Мане никогда не принадлежал к числу художников, поглощенных чувством собственной исключительности, необычайности того, что с ними происходит, не устающих вопрошать собственное лицо, пытаясь выведать у него какую-то тайну. Пока он изобразил самого себя только раз, к тому же в манере несколько насмешливой, – то было, когда он распрощался с мастерской Кутюра. Но теперь он уже дважды с кистью в руках анализирует себя, испытующе всматривается в свои исхудавшие черты, с поразительной душераздирающей правдивостью передает скрытую напряженность.
Совсем неподалеку от Парижа, в Бельвю, находится знаменитая гидротерапевтическая лечебница, оборудованная много лучше лечебницы на улице Миромениль. Мане убеждают провести там курс лечения. Он обещает последовать этому совету. Но прежде ему хотелось бы несколько продвинуть свои работы. Еще в июле 1879 года в известном ресторане папаши Латюиля, расположенном рядом с кафе Гербуа, он начал писать новую «сценку современной жизни»: сидя за столиком, некий причесанный по последней моде хлыщ просит о чем-то молодую женщину, слушающую его сдержанно, не без некоторого недоверия.

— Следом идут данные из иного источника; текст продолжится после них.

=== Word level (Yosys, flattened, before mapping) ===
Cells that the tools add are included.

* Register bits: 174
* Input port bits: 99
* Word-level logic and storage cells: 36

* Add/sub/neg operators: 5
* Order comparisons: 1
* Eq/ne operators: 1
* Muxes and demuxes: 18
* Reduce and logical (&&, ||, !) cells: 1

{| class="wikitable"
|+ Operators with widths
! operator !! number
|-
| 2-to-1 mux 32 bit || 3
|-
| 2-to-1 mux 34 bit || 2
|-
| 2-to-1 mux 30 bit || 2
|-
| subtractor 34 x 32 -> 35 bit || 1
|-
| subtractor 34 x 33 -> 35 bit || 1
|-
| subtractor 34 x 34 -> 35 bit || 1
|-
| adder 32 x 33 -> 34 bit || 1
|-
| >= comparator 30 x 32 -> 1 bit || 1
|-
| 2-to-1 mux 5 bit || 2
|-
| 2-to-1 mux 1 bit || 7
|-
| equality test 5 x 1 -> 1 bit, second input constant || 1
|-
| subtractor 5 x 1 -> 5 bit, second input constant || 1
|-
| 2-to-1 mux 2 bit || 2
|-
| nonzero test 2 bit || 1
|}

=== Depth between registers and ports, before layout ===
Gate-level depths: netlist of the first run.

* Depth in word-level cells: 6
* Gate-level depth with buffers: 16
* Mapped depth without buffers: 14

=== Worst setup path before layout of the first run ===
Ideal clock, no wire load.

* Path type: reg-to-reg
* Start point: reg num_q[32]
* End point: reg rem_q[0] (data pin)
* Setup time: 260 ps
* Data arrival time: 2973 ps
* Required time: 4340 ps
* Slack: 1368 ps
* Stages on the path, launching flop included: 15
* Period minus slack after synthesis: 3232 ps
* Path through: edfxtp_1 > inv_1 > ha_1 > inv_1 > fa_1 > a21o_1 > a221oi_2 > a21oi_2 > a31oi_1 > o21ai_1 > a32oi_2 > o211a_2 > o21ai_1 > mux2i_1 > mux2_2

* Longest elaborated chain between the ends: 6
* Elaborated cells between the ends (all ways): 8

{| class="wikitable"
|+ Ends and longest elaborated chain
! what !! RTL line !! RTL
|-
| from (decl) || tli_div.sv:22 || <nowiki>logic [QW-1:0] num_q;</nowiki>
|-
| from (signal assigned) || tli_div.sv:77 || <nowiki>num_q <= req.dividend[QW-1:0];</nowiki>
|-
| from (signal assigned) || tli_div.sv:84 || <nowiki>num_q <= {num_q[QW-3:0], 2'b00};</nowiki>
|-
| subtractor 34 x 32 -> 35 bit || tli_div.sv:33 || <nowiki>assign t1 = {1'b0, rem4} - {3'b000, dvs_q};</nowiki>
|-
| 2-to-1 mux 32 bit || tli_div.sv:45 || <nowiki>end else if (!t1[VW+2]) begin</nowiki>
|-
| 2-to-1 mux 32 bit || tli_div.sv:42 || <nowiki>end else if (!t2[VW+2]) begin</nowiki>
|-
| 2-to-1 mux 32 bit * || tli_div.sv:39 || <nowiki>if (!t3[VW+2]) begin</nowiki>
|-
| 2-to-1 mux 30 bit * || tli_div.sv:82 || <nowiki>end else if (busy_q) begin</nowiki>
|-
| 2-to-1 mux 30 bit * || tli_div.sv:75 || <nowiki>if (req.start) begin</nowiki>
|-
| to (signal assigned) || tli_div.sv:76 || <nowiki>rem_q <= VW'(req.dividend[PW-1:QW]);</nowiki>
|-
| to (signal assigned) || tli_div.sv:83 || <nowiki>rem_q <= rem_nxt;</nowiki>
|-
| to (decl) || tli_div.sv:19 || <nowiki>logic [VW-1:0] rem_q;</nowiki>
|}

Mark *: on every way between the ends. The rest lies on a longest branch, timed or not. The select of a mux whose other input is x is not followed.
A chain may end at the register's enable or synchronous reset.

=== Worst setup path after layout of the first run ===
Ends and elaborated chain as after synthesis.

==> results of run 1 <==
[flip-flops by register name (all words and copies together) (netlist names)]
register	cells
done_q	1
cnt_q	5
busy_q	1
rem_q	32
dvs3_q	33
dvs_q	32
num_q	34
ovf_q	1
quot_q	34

Страница жизни, пронизанная солнечными, светлыми красками. «Ну, сынок, тебя ждут в Салоне награды», – говорит Мане, положив последние мазки на холст и потирая руки.

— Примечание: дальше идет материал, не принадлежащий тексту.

--- src/sv/tuq_pkg.sv ---
// shared types, constants and uid helper for the tag uid report qualifier
package tuq_pkg;

    localparam int CfgWidth = 16;
    localparam int TimeWidth = 32;
    localparam int UidLoWidth = 64;
    localparam int UidHiWidth = 16;
    localparam int UidLenWidth = 4;
    localparam int UidLoBytes = UidLoWidth / 8;

    localparam logic [UidLenWidth-1:0] UidLenMax = 4'd10;

    localparam logic [CfgWidth-1:0] PollIntervalReset = 16'd60;
    localparam logic [CfgWidth-1:0] LeaveTimeoutReset = 16'd500;
    localparam logic [CfgWidth-1:0] RepeatWindowReset = 16'd300;

    typedef enum logic [1:0] {
        REG_POLL_INTERVAL = 2'd0,
        REG_LEAVE_TIMEOUT = 2'd1,
        REG_REPEAT_WINDOW = 2'd2
    } cfg_reg_t;

    typedef enum logic {
        KIND_POLL   = 1'b0,
        KIND_IGNORE = 1'b1
    } kind_t;

    typedef struct packed {
        logic [UidLoWidth-1:0]  lo;
        logic [UidHiWidth-1:0]  hi;
        logic [UidLenWidth-1:0] len;
    } uid_t;

    typedef struct packed {
        kind_t                kind;
        logic                 card_seen;
        uid_t                 uid;
        logic [TimeWidth-1:0] now_ms;
        logic [TimeWidth-1:0] duration_ms;
    } item_t;

    typedef struct packed {
        logic [CfgWidth-1:0] poll_interval;
        logic [CfgWidth-1:0] leave_timeout;
        logic [CfgWidth-1:0] repeat_window;
    } cfg_t;

    typedef struct packed {
        logic report;
        uid_t uid;
    } result_t;

    // clamp length to ten bytes and clear bytes beyond it
    function automatic uid_t clean_uid(logic [UidLoWidth-1:0] lo,
                                       logic [UidHiWidth-1:0] hi,
                                       logic [UidLenWidth-1:0] len);
        uid_t                   u;
        logic [UidLenWidth-1:0] n;
        logic [UidLoWidth-1:0]  mlo;
        logic [UidHiWidth-1:0]  mhi;
        n = (len > UidLenMax) ? UidLenMax : len;
        mlo = '0;
        for (int i = 0; i < UidLoBytes; i++)
        begin
            mlo[UidLoWidth-1-8*i -: 8] = (n > UidLenWidth'(i)) ? 8'hFF : 8'h00;
        end
        mhi[15:8] = (n > UidLenWidth'(UidLoBytes)) ? 8'hFF : 8'h00;
        mhi[7:0]  = (n > UidLenWidth'(UidLoBytes + 1)) ? 8'hFF : 8'h00;
        u.lo  = lo & mlo;
        u.hi  = hi & mhi;
        u.len = n;
        return u;
    endfunction

endpackage

--- src/sv/tuq_cfg.sv ---
// configuration registers: poll interval, leave timeout, repeat window
module tuq_cfg
    import tuq_pkg::*;
(
    input  logic                clk,
    input  logic                rst_n,
    input  logic                cfg_we,
    input  logic [1:0]          cfg_index,
    input  logic [CfgWidth-1:0] cfg_data,
    output cfg_t                cfg
);

    cfg_t cfg_reg;
    cfg_t cfg_next;

    always_comb
    begin
        cfg_next = cfg_reg;
        if (cfg_we)
        begin
            case (cfg_reg_t'(cfg_index))
                REG_POLL_INTERVAL: cfg_next.poll_interval = cfg_data;
                REG_LEAVE_TIMEOUT: cfg_next.leave_timeout = cfg_data;
                REG_REPEAT_WINDOW: cfg_next.repeat_window = cfg_data;
                default:           cfg_next = cfg_reg;
            endcase
        end
    end

    always_ff @(posedge clk or negedge rst_n)
    begin
        if (!rst_n)
        begin
            cfg_reg.poll_interval <= PollIntervalReset;
            cfg_reg.leave_timeout <= LeaveTimeoutReset;
            cfg_reg.repeat_window <= RepeatWindowReset;
        end
        else
        begin
            cfg_reg <= cfg_next;
        end
    end

    assign cfg = cfg_reg;

endmodule

--- src/sv/tuq_core.sv ---
// qualification state and decision logic, one request per cycle while go is high
module tuq_core
    import tuq_pkg::*;
(
    input  logic    clk,
    input  logic    rst_n,
    input  logic    go,
    input  item_t   item,
    input  cfg_t    cfg,
    output result_t res
);

    logic [TimeWidth-1:0] last_poll_reg, last_poll_next;
    logic                 active_valid_reg, active_valid_next;
    uid_t                 active_uid_reg, active_uid_next;
    logic [TimeWidth-1:0] last_seen_reg, last_seen_next;
    logic                 ignore_armed_reg, ignore_armed_next;
    uid_t                 ignore_uid_reg, ignore_uid_next;
    logic [TimeWidth-1:0] ignore_deadline_reg, ignore_deadline_next;
    uid_t                 last_rep_uid_reg, last_rep_uid_next;
    logic [TimeWidth-1:0] last_rep_time_reg, last_rep_time_next;

    logic [TimeWidth-1:0] since_poll;
    logic [TimeWidth-1:0] since_seen;
    logic [TimeWidth-1:0] since_rep;
    logic                 poll_ok;
    logic                 leave_due;
    logic                 ignore_expire;
    logic                 ignore_hit;
    logic                 active_hit;
    logic                 repeat_hit;
    logic                 rep_fire;

    assign since_poll = item.now_ms - last_poll_reg;
    assign since_seen = item.now_ms - last_seen_reg;
    assign since_rep  = item.now_ms - last_rep_time_reg;

    assign poll_ok   = since_poll >= {{(TimeWidth-CfgWidth){1'b0}}, cfg.poll_interval};
    assign leave_due = active_valid_reg &&
                       (since_seen > {{(TimeWidth-CfgWidth){1'b0}}, cfg.leave_timeout});

    assign ignore_expire = (ignore_deadline_reg != '0) && (item.now_ms > ignore_deadline_reg);
    assign ignore_hit    = !ignore_expire && ignore_armed_reg &&
                           (item.now_ms <= ignore_deadline_reg) &&
                           (item.uid == ignore_uid_reg);
    assign active_hit    = active_valid_reg && (item.uid == active_uid_reg);
    assign repeat_hit    = (last_rep_uid_reg.len != '0) && (item.uid == last_rep_uid_reg) &&
                           (since_rep < {{(TimeWidth-CfgWidth){1'b0}}, cfg.repeat_window});

    assign rep_fire = (item.kind == KIND_POLL) && poll_ok && item.card_seen &&
                      !ignore_hit && !active_hit && !repeat_hit;

    always_comb
    begin
        last_poll_next       = last_poll_reg;
        active_valid_next    = active_valid_reg;
        active_uid_next      = active_uid_reg;
        last_seen_next       = last_seen_reg;
        ignore_armed_next    = ignore_armed_reg;
        ignore_uid_next      = ignore_uid_reg;
        ignore_deadline_next = ignore_deadline_reg;
        last_rep_uid_next    = last_rep_uid_reg;
        last_rep_time_next   = last_rep_time_reg;

        case (item.kind)
            KIND_IGNORE:
            begin
                ignore_uid_next      = item.uid;
                ignore_armed_next    = item.uid.len != '0;
                ignore_deadline_next = item.now_ms + item.duration_ms;
            end
            KIND_POLL:
            begin
                if (poll_ok)
                begin
                    last_poll_next = item.now_ms;
                    if (!item.card_seen)
                    begin
                        if (leave_due)
                        begin
                            active_valid_next = 1'b0;
                            active_uid_next   = '0;
                        end
                    end
                    else
                    begin
                        last_seen_next = item.now_ms;
                        if (ignore_expire)
                        begin
                            ignore_armed_next    = 1'b0;
                            ignore_uid_next      = '0;
                            ignore_deadline_next = '0;
                        end
                        if (!active_hit || ignore_hit)
                        begin
                            active_valid_next = 1'b1;
                            active_uid_next   = item.uid;
                        end
                        if (rep_fire)
                        begin
                            last_rep_uid_next  = item.uid;
                            last_rep_time_next = item.now_ms;
                        end
                    end
                end
            end
            default:
            begin
                last_poll_next = last_poll_reg;
            end
        endcase
    end

    always_ff @(posedge clk or negedge rst_n)
    begin
        if (!rst_n)
        begin
            last_poll_reg       <= '0;
            active_valid_reg    <= 1'b0;
            active_uid_reg      <= '0;
            last_seen_reg       <= '0;
            ignore_armed_reg    <= 1'b0;
            ignore_uid_reg      <= '0;
            ignore_deadline_reg <= '0;
            last_rep_uid_reg    <= '0;
            last_rep_time_reg   <= '0;
        end
        else if (go)
        begin
            last_poll_reg       <= last_poll_next;
            active_valid_reg    <= active_valid_next;
            active_uid_reg      <= active_uid_next;
            last_seen_reg       <= last_seen_next;
            ignore_armed_reg    <= ignore_armed_next;
            ignore_uid_reg      <= ignore_uid_next;
            ignore_deadline_reg <= ignore_deadline_next;
            last_rep_uid_reg    <= last_rep_uid_next;
            last_rep_time_reg   <= last_rep_time_next;
        end
    end

    assign res.report = rep_fire;
    assign res.uid    = rep_fire ? item.uid : '0;

`ifndef NO_ASSERTIONS
    a_report_sets_active: assert property (@(posedge clk) disable iff (!rst_n)
        go && rep_fire |=> active_valid_reg && (active_uid_reg == $past(item.uid)))
        else $error("reported card not active");

    a_report_sets_last: assert property (@(posedge clk) disable iff (!rst_n)
        go && rep_fire |=> last_rep_uid_reg == $past(item.uid) &&
                          last_rep_time_reg == $past(item.now_ms))
        else $error("last reported uid not updated");

    a_armed_has_len: assert property (@(posedge clk) disable iff (!rst_n)
        ignore_armed_reg |-> ignore_uid_reg.len != '0)
        else $error("ignore armed with empty uid");

    a_inactive_clear: assert property (@(posedge clk) disable iff (!rst_n)
        !active_valid_reg |-> active_uid_reg == '0)
        else $error("released card uid not cleared");

    a_no_report_on_ignore: assert property (@(posedge clk) disable iff (!rst_n)
        go && item.kind == KIND_IGNORE |=> $stable(last_rep_time_reg))
        else $error("ignore request touched report state");
`endif

endmodule

--- src/sv/tag_uid_report_qualifier.sv ---
// top level: input register, qualification core and result register
// Takes one request per clock cycle unless out_ready holds back the result
// register. A request is captured in an input register, passes the
// qualification logic and lands in a result register. The qualification
// state updates in the same cycle the request moves to the result register,
// which is what sets the one-request-per-cycle rate. The input side keeps
// accepting while a result waits, until both the input and result registers
// are full. Configuration writes take effect on the next cycle.
module tag_uid_report_qualifier
    import tuq_pkg::*;
(
    input  logic                   clk,
    input  logic                   rst_n,
    input  logic                   in_valid,
    output logic                   in_ready,
    input  logic                   kind,
    input  logic                   card_seen,
    input  logic [UidLoWidth-1:0]  uid_low,
    input  logic [UidHiWidth-1:0]  uid_high,
    input  logic [UidLenWidth-1:0] uid_len,
    input  logic [TimeWidth-1:0]   now_ms,
    input  logic [TimeWidth-1:0]   duration_ms,
    output logic                   out_valid,
    input  logic                   out_ready,
    output logic                   report,
    output logic [UidLoWidth-1:0]  rep_uid_low,
    output logic [UidHiWidth-1:0]  rep_uid_high,
    output logic [UidLenWidth-1:0] rep_uid_len,
    input  logic                   cfg_we,
    input  logic [1:0]             cfg_index,
    input  logic [CfgWidth-1:0]    cfg_data
);

    logic    in_vld_reg, in_vld_next;
    item_t   in_reg;
    logic    out_vld_reg, out_vld_next;
    result_t out_reg;
    logic    advance;
    logic    take;
    cfg_t    cfg;
    result_t res;

    assign advance  = in_vld_reg && (!out_vld_reg || out_ready);
    assign in_ready = !in_vld_reg || advance;
    assign take     = in_valid && in_ready;

    assign in_vld_next  = take ? 1'b1 : (advance ? 1'b0 : in_vld_reg);
    assign out_vld_next = advance ? 1'b1 : (out_ready ? 1'b0 : out_vld_reg);

    always_ff @(posedge clk or negedge rst_n)
    begin
        if (!rst_n)
        begin
            in_vld_reg  <= 1'b0;
            out_vld_reg <= 1'b0;
        end
        else
        begin
            in_vld_reg  <= in_vld_next;
            out_vld_reg <= out_vld_next;
        end
    end

    always_ff @(posedge clk)
    begin
        if (take)
        begin
            in_reg.kind        <= kind_t'(kind);
            in_reg.card_seen   <= card_seen;
            in_reg.uid         <= clean_uid(uid_low, uid_high, uid_len);
            in_reg.now_ms      <= now_ms;
            in_reg.duration_ms <= duration_ms;
        end
        if (advance)
        begin
            out_reg <= res;
        end
    end

    tuq_cfg u_cfg (
        .clk       (clk),
        .rst_n     (rst_n),
        .cfg_we    (cfg_we),
        .cfg_index (cfg_index),
        .cfg_data  (cfg_data),
        .cfg       (cfg)
    );

    tuq_core u_core (
        .clk   (clk),
        .rst_n (rst_n),
        .go    (advance),
        .item  (in_reg),
        .cfg   (cfg),
        .res   (res)
    );

    assign out_valid    = out_vld_reg;
    assign report       = out_reg.report;
    assign rep_uid_low  = out_reg.uid.lo;
    assign rep_uid_high = out_reg.uid.hi;
    assign rep_uid_len  = out_reg.uid.len;

endmodule
--- config.mk ---
export PLATFORM = sky130hd
export DESIGN_NAME = tag_uid_report_qualifier
export DESIGN_NICKNAME = d
export VERILOG_FILES = /design/src/sv/tuq_pkg.sv /design/src/sv/tuq_cfg.sv /design/src/sv/tuq_core.sv /design/src/sv/tag_uid_report_qualifier.sv
export SDC_FILE = /design/constraint.sdc
export NUM_CORES = 1
export LEC_CHECK = 0
export ABC_AREA = 1
export ABC_CLOCK_PERIOD_IN_PS = 4650
export BUFFER_PORTS_ARGS = -buffer_cell sky130_fd_sc_hd__buf_2
export CAP_MARGIN = 0
export CORE_MARGIN = 4
export CORE_UTILIZATION = 42
export DETAILED_ROUTE_END_ITERATION = 12
export PLACE_DENSITY = 0.59
export SETUP_SLACK_MARGIN = 0.1
export SYNTH_ARGS = -nofsm -noshare
export SYNTH_HDL_FRONTEND = slang
export SYNTH_SLANG_ARGS = --single-unit
--- constraint.sdc ---
create_clock -name clk -period 4.65 [get_ports clk]
set_input_delay 0.465 -clock clk [delete_from_list [all_inputs] [get_ports clk]]
set_output_delay 0.465 -clock clk [all_outputs]
set_load 0.05 [all_outputs]
==> results.cfg <==
[setup_path]
crit_path_cell_trace = inv_1 > buf_4 > ha_1 > inv_1 > fa_1 > nand3_1 > nand3_1 > nand2_1 > nand2_1 > nand3_1 > nand2_1 > xor2_1 > ha_1 > nand2_1 > nor2_1 > nand2_1 > o211ai_1 > a31oi_1 > nand4_1 > buf_4 > nand3_4 > buf_16 > nand2_1 > nand2_1
path_class = flop to flop
crit_buf_inv = 5
critPathMaxFanout = 65
cp.required_ns = 5.27
regToRegStartpoint = in_reg[32]$_DFFE_PP_
worstSetupEndpointType = flop
crit_top_cell = nand2_1
critical-path-top-delay-family = simple AND/OR/NAND/NOR gates
worst_r2r_path_depth = 24
cp-start-kind = flop
slowest_delay_ns = 0.46
slowest_stage = fa_1
worstSetupPathDepth = 24
critPathLaunch = in_reg[32]$_DFFE_PP_
arrival_ns = 4.89

[clock_tree]
htree_levels = 3
cts_tree = yes
clk_path_buf_depth = 3
cts-root-buf = clkbuf_16
cts.clk_slew.worst_paths_ns = 0.06
cts.sinks = 667
numCtsBuffers = 81
clk_latency_ns = 0.69

[cells_and_area]
ff_latch_area_um2 = 17900
multi_input_area_um2 = 19600
num_antenna_cells = 0
fillCellCount = 9818
drive_gt1_share_pct = 10.3
largest_reg_flops = 150
design_area_um2 = 48400
final_nets = 6316
area_growth_pct = 16.6

[power_and_ir_drop]
p_sw_share_pct = 41.3
p_comb_share_pct = 39.3
p_int_w = 0.0149
power_density_nw_per_um2 = 523
p_switching_w = 0.0105
sequentialPowerShare_pct = 33.9
p_leak_nw = 25.1
ir_drop_mv = 0.280
p_clk_share_pct = 26.9

[timing]
fin_ws_ns = 0.383
worstMarginPinSlew_ns = 1.20
rsz0062_at_grt = no
worst_clock_skew_ns = 0.0409
tns_ns = 0
fin_crit_sh_pct = 91.8
slew_violations = 0
relSlewSlack_pct = 19.5
setup_viol = 0
finalHoldViolCount = 0
fmax_mhz = 234
holdWs_ns = 0.0400
period_minus_slack_ns = 4.27

[worst_hold_path]
holdPathStages = 3
hold_start = uid_low[46]
hold_class = input pin to flop

[synth]
synth_nets = 5987
synthCells = 5607
synth_area_leaders = dfrtp_1 (25%), edfxtp_1 (17%), nand2_1 (16%)
ys_ff_latch = 667
ys_dominant_reg_cell = dfrtp_1
synth_edf_count = 235
synth-async-reset-ratio_pct = 64.8
synth.largest_area_cell = dfrtp_1
yosysSeqAreaShare_pct = 43.1
synth_cell_types = 53
yosysTopAreaCellShare_pct = 25.2
syn_area_per_cell_um2 = 7.41
synth_commonest_cells = nand2_1 (1745), inv_1 (825), nor2_1 (563), dfrtp_1 (418), nand3_1 (339)
ys_warn_count = 0
netlist_area_um2 = 41500
yosysMostFrequentCell = nand2_1

[route]
via_per_inst = 5.27
first_pass_iters = 7
ant_nets = 0
wirelength_mm = 151
route.detailed.drc = 0
via_count = 38500
drt-initial-drc-count = 3906
post_drt_wl_per_cell_um = 20.7

[grt]
grt_usage_pct = 28.6
antenna_found_initial = 1
grt_pass1_vias = 36200
grt_max_degree = 104
grt_pass1_wl_mm = 226
overflow = 0

[placed_design]
hpwl_mm = 114
portBuffers = 259
dp_slack_ns = 0.0999
place.gp.congestion = 0.984
dpl_cell_area_um2 = 44700

[die]
die_h_um = 322
ioPinCount = 260
fp.coreArea_um2 = 98300
rows = 115
dieArea_um2 = 104000
dieWidth_um = 322
initial_core_util_pct = 42.3

[outcome]
outcome = complete, no violations

[run]
max_cap_violations = 0
## metal layers
metal,vias to the layer above,share of wire (%),track usage [%]
met5,-,0,0
met4,0,2.3,6.59
met3,198,8.8,5.64
met2,1566,41,41.4
met1,18100,47,43.9
li1,18600,-,-
## per-stage QoR
stage               util (%)  power, W  instances
global route            49.3    0.0271       7292
CTS                     49.1    0.0253       7283
finish                  49.3    0.0253       7292
detailed placement      45.5    0.0183       7065
floorplan                  -    0.0151       5607
global placement        45.5    0.0182       7065
## worst paths after layout
path                                                                  to  slack (ns)
worst max-delay path             u_core.last_rep_uid_reg[51]$_DFFE_PN0P_        0.38
worst min-delay path                               in_reg[130]$_DFFE_PP_        0.04
worst max register to register   u_core.last_rep_uid_reg[51]$_DFFE_PN0P_        0.38
worst min register to register  u_core.last_rep_time_reg[16]$_DFFE_PN0P_        0.47
max in group asynchronous          u_core.active_uid_reg[55]$_DFFE_PN0P_        3.15
min in group asynchronous            u_core.last_poll_reg[2]$_DFFE_PN0P_        0.39
## timing repair
| item | CTS | global route |
|---|---|---|
| pin swaps | 0 | 6 |
| hold endpoints to repair | 130 | 0 |
| hold buffers | 66 | 0 |
| gates resized for setup | 1 | 14 |
| setup buffers | 0 | 6 |
| setup endpoints to repair | 1 | 464 |
| cloned | 0 | 3 |
## power groups by stage
stage	logic (W)	registers (W)	clock network [W]
floorplan	0.00651	0.00859	0
global placement	0.00958	0.00862	0
detailed placement	0.00968	0.00864	0
CTS	0.00978	0.00855	0.00695
global route	0.0112	0.00873	0.00716
finish	0.00995	0.00858	0.00681
## placed cells by master (no fill, tap or decap), drive strengths merged, types with 4 or more instances in the layout
cell type / synthesis / final
a211oi: 4 / 4
a21o: 8 / 8
a21oi: 192 / 192
a31oi: 7 / 7
and2: 10 / 10
and3: 4 / 4
buf: 113 / 381
bufinv: 0 / 9
clkbuf: 91 / 111
clkinv: 1 / 20
clkinvlp: 0 / 10
dfrtp: 418 / 418
dfstp: 14 / 14
dlygate4sd3: 0 / 66
edfxtp: 235 / 235
fa: 4 / 4
ha: 203 / 203
inv: 832 / 837
nand2: 1748 / 1748
nand3: 341 / 341
nand3b: 9 / 9
nand4: 253 / 253
nor2: 568 / 569
nor3: 63 / 63
nor3b: 18 / 18
nor4: 40 / 40
o2111ai: 7 / 7
o21a: 6 / 6
o21ai: 163 / 163
o21bai: 16 / 16
o221ai: 4 / 4
o22ai: 5 / 5
or2: 67 / 67
xnor2: 48 / 48
xor2: 106 / 106
## logic make-up after synthesis
logic type	synth area share (%)
and+or+nand+nor	32.1
adders and majority gates	6.31
xor gates and xnor gates	3.25
AOI/OAI and AO/OA	5.47
DFF	43.1
buffers and inverters	9.83
## final cells by class
class	instances	share of cell area [%]
Multi-Input combinational cell	3904	40.6
Sequential cell	667	36.9
Timing Repair Buffer	449	6.80
Inverter	833	6.48
Clock buffer	109	4.65
Tap cell	1287	3.32
Clock inverter	43	1.26
## tightest hold or removal path: cells and delay by family
kind / cells / cell delay [ns]
buffers and inverters: 2 / 0.11
AND/OR/NAND/NOR: 1 / 0.04
Power figures use the tool's default switching activity.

Поглощенный работой над этим полотном, Мане неделю за неделей оттягивает отъезд в Бельвю. В конечном счете он отправляется в лечебницу примерно в середине сентября.
Поселившись там вместе с Сюзанной, он беспрекословно подчиняется всему, что от него требуют, любому предписанию врачей. Пусть установленный режим строг – несколько раз в день массажи и душ, непременно короткие пешие прогулки, – лишь бы он был эффективен. В конце лета Мане чувствует, что возвращается к жизни. Курс гидротерапии успокоил его издерганные нервы. Процедуры идут явно на пользу, самочувствие его становится гораздо лучше. Он радуется ничтожнейшему благоприятному признаку, к нему возвращается вера.
А тут еще приятный сюрприз: он встречает в Бельвю одну из своих почитательниц, оперную певицу Эмилию Амбр. С давних пор, говорит ему певица, она любит его произведения и всячески их защищает. В промежутках между лечебными процедурами возникают беседы, и вскоре отношения становятся дружескими. Певица – а ей вскоре предстоит турне в Соединенные Штаты – предлагает взять с собой какое-нибудь полотно художника, чтобы показать его американцам. Мане выбирает «Расстрел императора Максимилиана»[246].
Общество Эмилии Амбр развлекает Мане. Но осенью, все еще чудесной в своем уборе цвета меди и золота, Мане заскучал. Деревенская тишина тяготит его. Он тоскует о своей парижской мастерской. Ему так необходимы сейчас шум, движение. Надо, однако, поправиться. Он очень надеется на лечение и будет продолжать его предельно долго, сколько сможет. Необходимо, чтобы в будущем он смог без ужаса и страшных предчувствий вспоминать чудовищный облик Бодлера, его изменившееся лицо с искривленным ртом.